AIM OF THE TASK: Among the entries below, find how many lines carry the word "selection" and state only that figure.

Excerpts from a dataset
★ ★ ★ ★

--- src/shared/cods_cfg.svh ---
/*
  Offsets, field positions, reset values and register-port widths for the
  cable output power-down and edge-rate control bank.
  Assumes inclusion by bare name from the package and the design files.
*/
`ifndef CODS_CFG_SVH
`define CODS_CFG_SVH

// Register-port widths
`define CODS_ADDR_W 8
`define CODS_DATA_W 16

// Register offsets on the serial control port
`define CODS_OFS_POWER_DOWN 8'h4a
`define CODS_OFS_EDGE_RATE 8'h4b

// Reset values: power-down all zero, edge-rate auto on with bypass in the manual fields
`define CODS_RST_POWER_DOWN 16'h0000
`define CODS_RST_EDGE_RATE 16'h0505

// Power-down register fields
`define CODS_PD_OUT0_AUTO_BIT 0
`define CODS_PD_OUT0_MAN_BIT 1
`define CODS_PD_OUT1_AUTO_BIT 2
`define CODS_PD_OUT1_MAN_BIT 3

// Edge-rate register fields
`define CODS_ER_OUT0_AUTO_BIT 0
`define CODS_ER_OUT0_MAN_LSB 1
`define CODS_ER_OUT1_AUTO_BIT 8
`define CODS_ER_OUT1_MAN_LSB 9

`endif

--- src/shared/cods_pkg.sv ---
/*
  Types for the cable output power-down and edge-rate control bank.
  Assumes cods_cfg.svh is on the include path.
*/
`default_nettype none
`include "cods_cfg.svh"

package cods_pkg;

  // Edge class applied to a cable driver
  typedef enum logic [1:0] {
    CODS_EDGE_SD = 2'h0,
    CODS_EDGE_HD = 2'h1,
    CODS_EDGE_BYPASS = 2'h2,
    CODS_EDGE_UNDEF = 2'h3
  } cods_edge_t;

  // Rate the clock-data-recovery loop reports when locked
  typedef enum logic [1:0] {
    CODS_RATE_125M = 2'h0,
    CODS_RATE_270M = 2'h1,
    CODS_RATE_1G485 = 2'h2,
    CODS_RATE_2G97 = 2'h3
  } cods_rate_t;

  // One access from the serial control port decoder
  typedef struct packed {
    logic wr;
    logic rd;
    logic [`CODS_ADDR_W-1:0] addr;
    logic [`CODS_DATA_W-1:0] wdata;
  } cods_req_t;

  // Status of the clock-data-recovery loop
  typedef struct packed {
    logic locked;
    cods_rate_t rate;
  } cods_cdr_t;

endpackage : cods_pkg

`default_nettype wire

--- src/logic/cods_top.sv ---
/*
  Power-down and edge-rate control for two serial cable driver outputs,
  with its two registers reached from the serial control port decoder.
  Assumes the decoder presents one-cycle wr/rd strobes synchronous to
  core_clk_i, and that the automatic power-down criteria are evaluated
  elsewhere and arrive as a level per output.
*/
`default_nettype none
`include "cods_cfg.svh"

module cods_top
  import cods_pkg::*;
#(
  parameter int ADDR_W = `CODS_ADDR_W,
  parameter int DATA_W = `CODS_DATA_W
)
(
  // Clock and reset
  input wire logic core_clk_i,
  input wire logic rst_b_i,
  // Register port from the serial control decoder
  input wire cods_req_t req_i,
  output logic [DATA_W-1:0] rdata_o,
  output logic rvalid_o,
  // Recovery loop status and automatic power-down requests
  input wire cods_cdr_t cdr_i,
  input wire logic [1:0] auto_power_down_req_i,
  // Cable driver controls
  output logic line_out_zero_power_down_o,
  output logic line_out_one_power_down_o,
  output cods_edge_t line_out_zero_edge_o,
  output cods_edge_t line_out_one_edge_o
);

  logic [DATA_W-1:0] pwr_q;
  logic [DATA_W-1:0] pwr_d;
  logic [DATA_W-1:0] edge_q;
  logic [DATA_W-1:0] edge_d;

  // Address decode
  wire logic hit_pwr = (req_i.addr == ADDR_W'(`CODS_OFS_POWER_DOWN));
  wire logic hit_edge = (req_i.addr == ADDR_W'(`CODS_OFS_EDGE_RATE));

  // Reserved bits are stored as written so a read-modify-write returns them intact
  assign pwr_d = (req_i.wr && hit_pwr) ? req_i.wdata : pwr_q;
  assign edge_d = (req_i.wr && hit_edge) ? req_i.wdata : edge_q;

  // Read mux; unmapped addresses read as zero
  wire logic [DATA_W-1:0] rd_mux = hit_pwr ? pwr_q : (hit_edge ? edge_q : '0);

  // Field extraction
  wire logic out0_auto_power_down_sel = pwr_q[`CODS_PD_OUT0_AUTO_BIT];
  wire logic out0_manual_power_down = pwr_q[`CODS_PD_OUT0_MAN_BIT];
  wire logic out1_auto_power_down_sel = pwr_q[`CODS_PD_OUT1_AUTO_BIT];
  wire logic out1_manual_power_down = pwr_q[`CODS_PD_OUT1_MAN_BIT];
  wire logic out0_auto_edge_sel = edge_q[`CODS_ER_OUT0_AUTO_BIT];
  wire logic [1:0] out0_manual_edge_class = edge_q[`CODS_ER_OUT0_MAN_LSB +: 2];
  wire logic out1_auto_edge_sel = edge_q[`CODS_ER_OUT1_AUTO_BIT];
  wire logic [1:0] out1_manual_edge_class = edge_q[`CODS_ER_OUT1_MAN_LSB +: 2];

  // Power-down selection: the manual bit is ignored while automatic is chosen
  wire logic pd0_d = out0_auto_power_down_sel ? auto_power_down_req_i[0]
                                              : out0_manual_power_down;
  wire logic pd1_d = out1_auto_power_down_sel ? auto_power_down_req_i[1]
                                              : out1_manual_power_down;

  // Class implied by the locked rate; an unlocked loop falls back to bypass
  wire cods_edge_t rate_edge = ((cdr_i.rate == CODS_RATE_125M) || (cdr_i.rate == CODS_RATE_270M))
                             ? CODS_EDGE_SD : CODS_EDGE_HD;
  wire cods_edge_t auto_edge = cdr_i.locked ? rate_edge : CODS_EDGE_BYPASS;

  // Undefined manual code 3 is folded to bypass so the driver never sees it
  wire cods_edge_t man0_edge = (out0_manual_edge_class == 2'h3) ? CODS_EDGE_BYPASS
                             : cods_edge_t'(out0_manual_edge_class);
  wire cods_edge_t man1_edge = (out1_manual_edge_class == 2'h3) ? CODS_EDGE_BYPASS
                             : cods_edge_t'(out1_manual_edge_class);
  wire cods_edge_t edge0_d = out0_auto_edge_sel ? auto_edge : man0_edge;
  wire cods_edge_t edge1_d = out1_auto_edge_sel ? auto_edge : man1_edge;

  // Register bank
  always_ff @(posedge core_clk_i or negedge rst_b_i)
  begin
    if (!rst_b_i)
    begin
      pwr_q <= DATA_W'(`CODS_RST_POWER_DOWN);
      edge_q <= DATA_W'(`CODS_RST_EDGE_RATE);
    end
    else
    begin
      pwr_q <= pwr_d;
      edge_q <= edge_d;
    end
  end

  // Read answer, one cycle after the strobe
  always_ff @(posedge core_clk_i or negedge rst_b_i)
  begin
    if (!rst_b_i)
    begin
      rdata_o <= '0;
      rvalid_o <= 1'b0;
    end
    else
    begin
      rdata_o <= req_i.rd ? rd_mux : '0;
      rvalid_o <= req_i.rd;
    end
  end

  // Driver controls are registered so glitches in the selection never reach the pads.
  // Reset state powers both drivers up with bypass edges, matching the register reset while cdr_i reports no lock.
  always_ff @(posedge core_clk_i or negedge rst_b_i)
  begin
    if (!rst_b_i)
    begin
      line_out_zero_power_down_o <= 1'b0;
      line_out_one_power_down_o <= 1'b0;
      line_out_zero_edge_o <= CODS_EDGE_BYPASS;
      line_out_one_edge_o <= CODS_EDGE_BYPASS;
    end
    else
    begin
      line_out_zero_power_down_o <= pd0_d;
      line_out_one_power_down_o <= pd1_d;
      line_out_zero_edge_o <= edge0_d;
      line_out_one_edge_o <= edge1_d;
    end
  end
endmodule : cods_top

`default_nettype wire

★ ★ ★ ★

OUTPUT OF THE TASK: 2